The name is a two-line receipt. Mansilla comes from Latin mansionella, "little inn": a Roman mansio stood here on the Via XXVII from Asturica to Caesaraugusta, and as you pass through the town gate you still tread the line of the Via Trajana⁠—⁠the very rest-stop infrastructure that named the place. De las Mulas recalls the mule fairs held from the 13th to the 20th century in the Plaza del Grano, still arcaded: the mule market that made the town famous was set up right under those porticoes.

Languages of origin

Origin status

confirmed

Glossary

Attested
A form or word documented in writing in historical sources; opposed to "reconstructed" (forms proposed by comparative inference but not actually documented).
Diminutive
A derived form indicating smaller size or affection, formed with suffixes such as -illo, -ito, -uelo, -ete. Substantivised plural diminutives abound in toponymy: Hornillos, Boadilla, Calzadilla, Comillas, Pradillos.
Fuero
A medieval legal privilege granted by a king to a town, conferring special rights and freedoms.
Mansio
A staging post on the Roman road network, located every 20-30 km along the main roads (Via Aquitana, Via Augusta). Worked as a hostel, horse-changing station and administrative point.
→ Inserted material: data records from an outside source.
`src/design/dxt_pkg.sv`:
```
// shared constants, types and endpoint widening functions for the dxt block decoder
package dxt_pkg;

  // stream widths: a 128-bit compressed block in, a 40-bit pixel beat out
  localparam int InW  = 128;
  localparam int OutW = 40;

  // one rgb triple, red in element 0
  typedef logic [2:0][7:0] rgb_t;

  // reciprocal multipliers for the fixed divisions, with matching shifts
  localparam logic [9:0]  Recip3 = 10'd683;   // x/3 for x below 766
  localparam logic [10:0] Recip5 = 11'd1639;  // x/5 for x below 1276
  localparam logic [11:0] Recip7 = 12'd2341;  // x/7 for x below 1786

  localparam logic [7:0] AlphaOpaque = 8'd255;
  localparam logic [7:0] AlphaClear  = 8'd0;
  localparam logic [3:0] LastPixel   = 4'd15;

  // five-bit channel to eight bits, floor(v*255/31) = 8v + floor(7v/31)
  function automatic logic [7:0] widen5(input logic [4:0] v);
    logic [2:0] q;
    q = 3'(v >= 5'd5) + 3'(v >= 5'd9) + 3'(v >= 5'd14) + 3'(v >= 5'd18)
      + 3'(v >= 5'd23) + 3'(v >= 5'd27) + 3'(v == 5'd31);
    return {v, 3'b000} + {5'b00000, q};
  endfunction

  // six-bit channel to eight bits, floor(v*255/63) = 4v + floor(v/21)
  function automatic logic [7:0] widen6(input logic [5:0] v);
    logic [1:0] q;
    q = 2'(v >= 6'd21) + 2'(v >= 6'd42) + 2'(v == 6'd63);
    return {v, 2'b00} + {6'b000000, q};
  endfunction

endpackage

```
`src/design/dxt_block_texture_decoder.sv`:
```
// dxt1 / dxt5 4x4 block decoder: palette pipeline and pixel serializer
//
//   channel   dir  beat                        fields
//   s_axis    in   one compressed block        tdata: color_word, alpha_word
//   m_axis    out  one decoded pixel           tdata: rgba, pixel_index; tlast
//   cfg       in   format_mode write           cfg_wdata, taken when cfg_we
//
// a block passes three palette stages (widen and sums, reciprocal multiplies,
// palette select), then a serializer emits its 16 pixels through an output
// register, one per cycle while m_axis takes them; the serializer takes the
// next block as its last pixel goes out, and up to three blocks wait in the
// stages while it drains one.
// rst is synchronous and clears all valid bits and format_mode (dxt1).
// back pressure on m_axis holds every full stage in place, nothing lost or repeated.
module dxt_block_texture_decoder (
  input  logic                      clk,
  input  logic                      rst,
  input  logic                      s_axis_tvalid,
  output logic                      s_axis_tready,
  // [63:0] color_word, [127:64] alpha_word
  input  logic [dxt_pkg::InW-1:0]   s_axis_tdata,
  output logic                      m_axis_tvalid,
  input  logic                      m_axis_tready,
  // [7:0] red, [15:8] green, [23:16] blue, [31:24] alpha,
  // [35:32] pixel_index, [39:36] zero
  output logic [dxt_pkg::OutW-1:0]  m_axis_tdata,
  output logic                      m_axis_tlast,
  input  logic                      cfg_we,
  input  logic                      cfg_wdata
);
  import dxt_pkg::*;

  // configuration
  logic format_mode;

  // input decode
  logic [63:0] cw, aw;
  logic [15:0] c0, c1;
  logic [7:0]  a0, a1;
  rgb_t        e0_in, e1_in, mid_in;
  logic [2:0][9:0]  n2_in, n3_in;
  logic [5:0][10:0] x7_in;
  logic [3:0][10:0] x5_in;

  // stage a: widened endpoints and numerators
  logic             a_valid;
  rgb_t             a_e0, a_e1, a_mid;
  logic [2:0][9:0]  a_n2, a_n3;
  logic             a_cgt, a_agt;
  logic [31:0]      a_cidx;
  logic [47:0]      a_aidx;
  logic [7:0]       a_a0, a_a1;
  logic [5:0][10:0] a_x7;
  logic [3:0][10:0] a_x5;

  // stage b: reciprocal products
  logic             b_valid;
  rgb_t             b_e0, b_e1, b_mid;
  logic [2:0][19:0] b_p2, b_p3;
  logic             b_cgt, b_agt;
  logic [31:0]      b_cidx;
  logic [47:0]      b_aidx;
  logic [7:0]       b_a0, b_a1;
  logic [5:0][22:0] b_p7;
  logic [3:0][21:0] b_p5;

  // stage c: finished palettes
  logic            c_valid;
  rgb_t            c_cpal [4];
  logic [7:0]      c_apal [8];
  logic            c_cgt;
  logic [31:0]     c_cidx;
  logic [47:0]     c_aidx;

  // serializer holding one block
  logic            ser_valid;
  logic [3:0]      ser_cnt;
  rgb_t            ser_cpal [4];
  logic [7:0]      ser_apal [8];
  logic            ser_cgt;
  logic [31:0]     ser_cidx;
  logic [47:0]     ser_aidx;

  // output register
  logic            out_valid;
  logic [OutW-1:0] out_data;
  logic            out_last;

  // handshake chain
  logic out_load, ser_done, ser_ready, ser_load, c_ready, b_ready, a_ready;

  // per-pixel select
  logic [1:0] ci;
  logic [5:0] apos;
  logic [2:0] ai;
  logic [7:0] pix_alpha;
  rgb_t       pix_rgb;

  // ready flows back, a stage moves when its successor is empty or moving
  assign out_load      = ser_valid && (!out_valid || m_axis_tready);
  assign ser_done      = out_load && (ser_cnt == LastPixel);
  assign ser_ready     = !ser_valid || ser_done;
  assign ser_load      = ser_ready && c_valid;
  assign c_ready       = !c_valid || ser_ready;
  assign b_ready       = !b_valid || c_ready;
  assign a_ready       = !a_valid || b_ready;
  assign s_axis_tready = a_ready;

  // format register
  always_ff @(posedge clk) begin
    if (rst) begin
      format_mode <= 1'b0;
    end else if (cfg_we) begin
      format_mode <= cfg_wdata;
    end
  end

  // widen endpoints and form the interpolation numerators
  always_comb begin
    cw = s_axis_tdata[63:0];
    aw = s_axis_tdata[127:64];
    c0 = cw[15:0];
    c1 = cw[31:16];
    a0 = aw[7:0];
    a1 = aw[15:8];
    e0_in[0] = widen5(c0[15:11]);
    e0_in[1] = widen6(c0[10:5]);
    e0_in[2] = widen5(c0[4:0]);
    e1_in[0] = widen5(c1[15:11]);
    e1_in[1] = widen6(c1[10:5]);
    e1_in[2] = widen5(c1[4:0]);
    for (int ch = 0; ch < 3; ch++) begin
      n2_in[ch]  = {1'b0, e0_in[ch], 1'b0} + {2'b00, e1_in[ch]};
      n3_in[ch]  = {2'b00, e0_in[ch]} + {1'b0, e1_in[ch], 1'b0};
      mid_in[ch] = 8'(({1'b0, e0_in[ch]} + {1'b0, e1_in[ch]}) >> 1);
    end
    for (int i = 0; i < 6; i++) begin
      x7_in[i] = {3'b000, a0} * 11'(6 - i) + {3'b000, a1} * 11'(i + 1);
    end
    for (int i = 0; i < 4; i++) begin
      x5_in[i] = {3'b000, a0} * 11'(4 - i) + {3'b000, a1} * 11'(i + 1);
    end
  end

  // stage a register
  always_ff @(posedge clk) begin
    if (rst) begin
      a_valid <= 1'b0;
    end else if (a_ready) begin
      a_valid <= s_axis_tvalid;
    end
  end

  always_ff @(posedge clk) begin
    if (a_ready) begin
      a_e0   <= e0_in;
      a_e1   <= e1_in;
      a_mid  <= mid_in;
      a_n2   <= n2_in;
      a_n3   <= n3_in;
      a_cgt  <= c0 > c1;
      a_agt  <= a0 > a1;
      a_cidx <= cw[63:32];
      a_aidx <= aw[63:16];
      a_a0   <= a0;
      a_a1   <= a1;
      a_x7   <= x7_in;
      a_x5   <= x5_in;
    end
  end

  // stage b: reciprocal multiplies for every interpolated entry, both alpha styles
  always_ff @(posedge clk) begin
    if (rst) begin
      b_valid <= 1'b0;
    end else if (b_ready) begin
      b_valid <= a_valid;
    end
  end

  always_ff @(posedge clk) begin
    if (b_ready) begin
      b_e0   <= a_e0;
      b_e1   <= a_e1;
      b_mid  <= a_mid;
      b_cgt  <= a_cgt;
      b_agt  <= a_agt;
      b_cidx <= a_cidx;
      b_aidx <= a_aidx;
      b_a0   <= a_a0;
      b_a1   <= a_a1;
      for (int ch = 0; ch < 3; ch++) begin
        b_p2[ch] <= {10'd0, a_n2[ch]} * {10'd0, Recip3};
        b_p3[ch] <= {10'd0, a_n3[ch]} * {10'd0, Recip3};
      end
      for (int i = 0; i < 6; i++) begin
        b_p7[i] <= {12'd0, a_x7[i]} * {11'd0, Recip7};
      end
      for (int i = 0; i < 4; i++) begin
        b_p5[i] <= {11'd0, a_x5[i]} * {11'd0, Recip5};
      end
    end
  end

  // stage c: pick palette entries by the endpoint order tests
  always_ff @(posedge clk) begin
    if (rst) begin
      c_valid <= 1'b0;
    end else if (c_ready) begin
      c_valid <= b_valid;
    end
  end

  always_ff @(posedge clk) begin
    if (c_ready) begin
      c_cgt     <= b_cgt;
      c_cidx    <= b_cidx;
      c_aidx    <= b_aidx;
      c_cpal[0] <= b_e0;
      c_cpal[1] <= b_e1;
      for (int ch = 0; ch < 3; ch++) begin
        c_cpal[2][ch] <= b_cgt ? b_p2[ch][18:11] : b_mid[ch];
        c_cpal[3][ch] <= b_cgt ? b_p3[ch][18:11] : 8'd0;
      end
      c_apal[0] <= b_a0;
      c_apal[1] <= b_a1;
      if (b_agt) begin
        for (int i = 0; i < 6; i++) begin
          c_apal[i+2] <= b_p7[i][21:14];
        end
      end else begin
        for (int i = 0; i < 4; i++) begin
          c_apal[i+2] <= b_p5[i][20:13];
        end
        c_apal[6] <= AlphaClear;
        c_apal[7] <= AlphaOpaque;
      end
    end
  end

  // serializer: holds a block and steps through its pixels
  always_ff @(posedge clk) begin
    if (rst) begin
      ser_valid <= 1'b0;
      ser_cnt   <= 4'd0;
    end else if (ser_ready) begin
      ser_valid <= c_valid;
      ser_cnt   <= 4'd0;
    end else if (out_load) begin
      ser_cnt <= ser_cnt + 4'd1;
    end
  end

  always_ff @(posedge clk) begin
    if (ser_ready) begin
      ser_cpal <= c_cpal;
      ser_apal <= c_apal;
      ser_cgt  <= c_cgt;
      ser_cidx <= c_cidx;
      ser_aidx <= c_aidx;
    end
  end

  // current pixel lookup
  always_comb begin
    ci      = ser_cidx[{ser_cnt, 1'b0} +: 2];
    apos    = {2'b00, ser_cnt} + {1'b0, ser_cnt, 1'b0};
    ai      = ser_aidx[apos +: 3];
    pix_rgb = ser_cpal[ci];
    if (format_mode) begin
      pix_alpha = ser_apal[ai];
    end else if (ci == 2'd3 && !ser_cgt) begin
      pix_alpha = AlphaClear;
    end else begin
      pix_alpha = AlphaOpaque;
    end
  end

  // output register, refilled in the cycle its beat is taken
  always_ff @(posedge clk) begin
    if (rst) begin
      out_valid <= 1'b0;
    end else if (out_load) begin
      out_valid <= 1'b1;
    end else if (m_axis_tready) begin
      out_valid <= 1'b0;
    end
  end

  always_ff @(posedge clk) begin
    if (out_load) begin
      out_data <= {4'b0000, ser_cnt, pix_alpha, pix_rgb[2], pix_rgb[1], pix_rgb[0]};
      out_last <= ser_cnt == LastPixel;
    end
  end

  assign m_axis_tvalid = out_valid;
  assign m_axis_tdata  = out_data;
  assign m_axis_tlast  = out_last;

  // tlast marks exactly the sixteenth pixel
  a_last_index: assert property (@(posedge clk) disable iff (rst)
    m_axis_tvalid |-> (m_axis_tlast == (m_axis_tdata[35:32] == LastPixel)))
    else $error("tlast does not match pixel index");

  // a taken pixel that is not the last is followed at once by the next one
  a_pixel_step: assert property (@(posedge clk) disable iff (rst)
    (m_axis_tvalid && m_axis_tready && !m_axis_tlast) |=>
      (m_axis_tvalid && m_axis_tdata[35:32] == $past(m_axis_tdata[35:32]) + 4'd1))
    else $error("pixel sequence broken");

  // a freshly loaded block starts at pixel zero
  a_ser_start: assert property (@(posedge clk) disable iff (rst)
    ser_load |=> (ser_valid && ser_cnt == 4'd0))
    else $error("serializer did not restart");

  // a palette waiting on a busy serializer stays put
  a_c_hold: assert property (@(posedge clk) disable iff (rst)
    (c_valid && !ser_ready) |=> (c_valid && $stable(c_cidx) && $stable(c_aidx)))
    else $error("stage c lost its block while stalled");

endmodule

```
`src/draw_histogram_pair_counter_unit_defines.svh`:
```
// Assertion macros used by the draw histogram datapath.
`ifndef DRAW_HISTOGRAM_PAIR_COUNTER_UNIT_DEFINES_SVH
`define DRAW_HISTOGRAM_PAIR_COUNTER_UNIT_DEFINES_SVH

// Same-cycle implication, checked on every rising edge outside reset.
`define DHPC_ASSERT_IMP(name, clk, rst, ante, cons, msg) \
  name: assert property (@(posedge clk) disable iff (rst) (ante) |-> (cons)) \
    else $error(msg);

// Next-cycle implication, checked on every rising edge outside reset.
`define DHPC_ASSERT_NEXT(name, clk, rst, ante, cons, msg) \
  name: assert property (@(posedge clk) disable iff (rst) (ante) |=> (cons)) \
    else $error(msg);

`endif

```
`src/dhpc_pkg.sv`:
```
package dhpc_pkg;

  // Field and store geometry.
  localparam int VAL_W      = 6;
  localparam int SLOTS      = 2 ** VAL_W;
  localparam int PAIR_AW    = 2 * VAL_W;
  localparam int PAIR_DEPTH = 2 ** PAIR_AW;
  localparam int OUT_W      = 16;
  localparam int MAX_PICK   = 6;
  localparam int IDX_W      = 3;

  // Default configuration.
  localparam int POOL_DEF       = 60;
  localparam int PICK_DEF       = 6;
  localparam int COUNT_BITS_DEF = 16;

  // Operation codes.
  typedef logic [1:0] func_t;
  localparam func_t FN_ADD       = 2'd0;
  localparam func_t FN_READ_VAL  = 2'd1;
  localparam func_t FN_READ_PAIR = 2'd2;
  localparam func_t FN_CLEAR     = 2'd3;

  // Commands from the controller to the datapath.
  typedef struct packed {
    logic take;
    logic iter_init;
    logic add_step;
    logic total_inc;
    logic read_issue;
    logic clear_state;
    logic sweep;
    logic load_result;
  } cmd_t;

  // Status from the datapath to the controller.
  typedef struct packed {
    func_t func;
    logic  req_valid;
    logic  item_bad;
    logic  iter_last;
    logic  sweep_last;
    logic  out_busy;
  } sta_t;

endpackage

```
`src/dhpc_ctrl.sv`:
```
module dhpc_ctrl import dhpc_pkg::*; (
  input  logic clk,
  input  logic rst,
  input  sta_t sta,
  output cmd_t cmd
);

  localparam logic [2:0] S_SWEEP = 3'd0;
  localparam logic [2:0] S_IDLE  = 3'd1;
  localparam logic [2:0] S_CHECK = 3'd2;
  localparam logic [2:0] S_ADD   = 3'd3;
  localparam logic [2:0] S_DRAIN = 3'd4;
  localparam logic [2:0] S_RESP  = 3'd5;

  logic [2:0] state;
  logic [2:0] state_next;

  // Next state and command decode.
  always_comb begin
    cmd        = '0;
    state_next = state;
    unique case (state)
      S_SWEEP: begin
        cmd.sweep = 1'b1;
        if (sta.sweep_last) begin
          state_next = S_IDLE;
        end
      end
      S_IDLE: begin
        cmd.take = 1'b1;
        if (sta.req_valid) begin
          state_next = S_CHECK;
        end
      end
      S_CHECK: begin
        if (sta.item_bad) begin
          state_next = S_RESP;
        end else begin
          unique case (sta.func) inside
            FN_ADD: begin
              cmd.iter_init = 1'b1;
              state_next    = S_ADD;
            end
            FN_READ_VAL, FN_READ_PAIR: begin
              cmd.read_issue = 1'b1;
              state_next     = S_RESP;
            end
            FN_CLEAR: begin
              cmd.clear_state = 1'b1;
              state_next      = S_RESP;
            end
          endcase
        end
      end
      S_ADD: begin
        cmd.add_step = 1'b1;
        if (sta.iter_last) begin
          state_next = S_DRAIN;
        end
      end
      S_DRAIN: begin
        cmd.total_inc = 1'b1;
        state_next    = S_RESP;
      end
      S_RESP: begin
        if (!sta.out_busy) begin
          cmd.load_result = 1'b1;
          state_next      = (sta.func == FN_CLEAR) ? S_SWEEP : S_IDLE;
        end
      end
      default: begin
        state_next = S_IDLE;
      end
    endcase
  end

  // State register; reset starts with a sweep of the pair memory.
  always_ff @(posedge clk) begin
    if (rst) begin
      state <= S_SWEEP;
    end else begin
      state <= state_next;
    end
  end

endmodule

```
### src/design/mqrim_pkg.sv
`timescale 1ns / 1ps
// ----------------------------------------------------------------------------
// Multi-queue ring index manager: shared definitions
// Sizes, operation and status codes, the request and response bundles
// passed between the top level and the queue table, and the pointer
// advance function.
// ----------------------------------------------------------------------------
package mqrim_pkg;

    // Number of ring queues under management (1 to 32).
    localparam int NUM_QUEUES = 32;

    // Index width into the per-queue stores.
    localparam int QIDX_W = (NUM_QUEUES > 1) ? $clog2(NUM_QUEUES) : 1;

    // Fixed field widths of the item.
    localparam int OP_W     = 2;
    localparam int QUEUE_W  = 5;
    localparam int SLOT_W   = 8;
    localparam int STATUS_W = 3;

    // Operation codes.
    typedef enum logic [OP_W-1:0] {
        OP_ACQUIRE = 2'd0,
        OP_RELEASE = 2'd1,
        OP_POP     = 2'd2,
        OP_PUSH    = 2'd3
    } op_t;

    // Result status codes.
    typedef enum logic [STATUS_W-1:0] {
        ST_OK           = 3'd0,
        ST_NO_FREE      = 3'd1,
        ST_NOT_ACQUIRED = 3'd2,
        ST_EMPTY        = 3'd3,
        ST_FULL         = 3'd4
    } status_t;

    // One operation presented to the queue table.
    typedef struct packed {
        logic               valid;
        op_t                op;
        logic [QUEUE_W-1:0] target_queue;
        logic [SLOT_W-1:0]  slot_count;
    } req_t;

    // The answer to one operation.
    typedef struct packed {
        status_t            status;
        logic [QUEUE_W-1:0] acquired_queue;
        logic [SLOT_W-1:0]  slot_index;
    } rsp_t;

    // Advance a ring pointer by one, wrapping to zero once it reaches the
    // slot count. A count of zero or one therefore always gives zero.
    function automatic logic [SLOT_W-1:0] advance(input logic [SLOT_W-1:0] ptr,
                                                  input logic [SLOT_W-1:0] size);
        logic [SLOT_W:0] incr;
        incr = {1'b0, ptr} + {{SLOT_W{1'b0}}, 1'b1};
        if (incr >= {1'b0, size}) begin
            return '0;
        end
        return incr[SLOT_W-1:0];
    endfunction

endpackage
<file path="config.mk">
export PLATFORM = sky130hd
export DESIGN_NAME = pidl_cell
export DESIGN_NICKNAME = d
export VERILOG_FILES = /design/src/hdl/pidl_pkg.sv /design/src/hdl/pidl_cell.sv
export SDC_FILE = /design/constraint.sdc
export NUM_CORES = 1
export LEC_CHECK = 0
export ABC_CLOCK_PERIOD_IN_PS = 2400
export BUFFER_PORTS_ARGS = -buffer_cell sky130_fd_sc_hd__buf_2
export CORE_UTILIZATION = 35
export DETAILED_ROUTE_END_ITERATION = 10
export PLACE_DENSITY_LB_ADDON = 0.05
export SLEW_MARGIN = 25
export SYNTH_ARGS = -nofsm -noshare
export SYNTH_HDL_FRONTEND = slang
export SYNTH_SLANG_ARGS = --single-unit
export TNS_END_PERCENT = 10
</file>
<file path="constraint.sdc">
create_clock -name clk_i -period 2.4 [get_ports clk_i]
set_clock_uncertainty 0.15 [all_clocks]
set_input_delay 0.48 -clock clk_i [delete_from_list [all_inputs] [get_ports clk_i]]
set_output_delay 0.48 -clock clk_i [all_outputs]
set_load 0.02 [all_outputs]
</file>
<file path="src/hdl/pidl_pkg.sv">
`default_nettype none
package pidl_pkg;

  // list geometry
  localparam int unsigned CAPACITY = 64;
  localparam int unsigned IDX_W    = $clog2(CAPACITY);
  localparam int unsigned CNT_W    = $clog2(CAPACITY + 1);
  localparam int unsigned DATA_W   = 32;
  localparam int unsigned POS_W    = 6;
  localparam int unsigned CNT_O_W  = 7;

  // operation codes
  localparam logic [1:0] MODE_INSERT = 2'd0;
  localparam logic [1:0] MODE_DELETE = 2'd1;
  localparam logic [1:0] MODE_READ   = 2'd2;

  // result status codes
  localparam logic [1:0] ST_OK    = 2'd0;
  localparam logic [1:0] ST_FULL  = 2'd1;
  localparam logic [1:0] ST_RANGE = 2'd2;

  // control broadcast to every cell of the chain
  typedef struct packed {
    logic              ins;    // shift up from position, load value there
    logic              del;    // shift down from position
    logic [IDX_W-1:0]  pos;    // target position (insert already clipped to count)
    logic [IDX_W-1:0]  rd_pos; // position whose entry is read out
    logic [DATA_W-1:0] value;  // value to insert
  } cell_ctrl_t;

endpackage
`default_nettype wire

</file>
<file path="src/hdl/pidl_cell.sv">
`default_nettype none
module pidl_cell
  import pidl_pkg::*;
(
  input  wire logic              clk_i,
  input  wire logic [IDX_W-1:0]  cell_idx_i,
  input  wire cell_ctrl_t        ctrl_i,
  input  wire logic [DATA_W-1:0] prev_data_i,
  input  wire logic [DATA_W-1:0] next_data_i,
  output logic      [DATA_W-1:0] data_o,
  output logic      [DATA_W-1:0] rd_data_o
);

  logic [DATA_W-1:0] data_q;
  logic [DATA_W-1:0] data_d;

  // pick the new entry: neighbor below, neighbor above, new value or hold
  always_comb begin
    data_d = data_q;
    if (ctrl_i.ins) begin
      if (cell_idx_i > ctrl_i.pos) begin
        data_d = prev_data_i;
      end else if (cell_idx_i == ctrl_i.pos) begin
        data_d = ctrl_i.value;
      end
    end else if (ctrl_i.del) begin
      if (cell_idx_i >= ctrl_i.pos) begin
        data_d = next_data_i;
      end
    end
  end

  // entry storage, no reset needed
  always_ff @(posedge clk_i) begin
    data_q <= data_d;
  end

  assign data_o    = data_q;
  // drive the read bus only when addressed
  assign rd_data_o = (cell_idx_i == ctrl_i.rd_pos) ? data_q : '0;

endmodule
`default_nettype wire

</file>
Tardajos (Otorigium), Los Arcos (Curnonium) and Castro Urdiales (Flaviobriga) are former Roman mansiones.
Roman road
A stone-paved Roman highway, part of the imperial communications network (Via Aquitana, Via Augusta, Iter ab Asturica); many such roads became medieval routes and, later, stretches of the Camino de Santiago.

Sources

  • Menéndez Pidal, R. — Orígenes del español
  • Roldán Hervás, J.M. — Itineraria Hispana (Salamanca: Universidad, 1975)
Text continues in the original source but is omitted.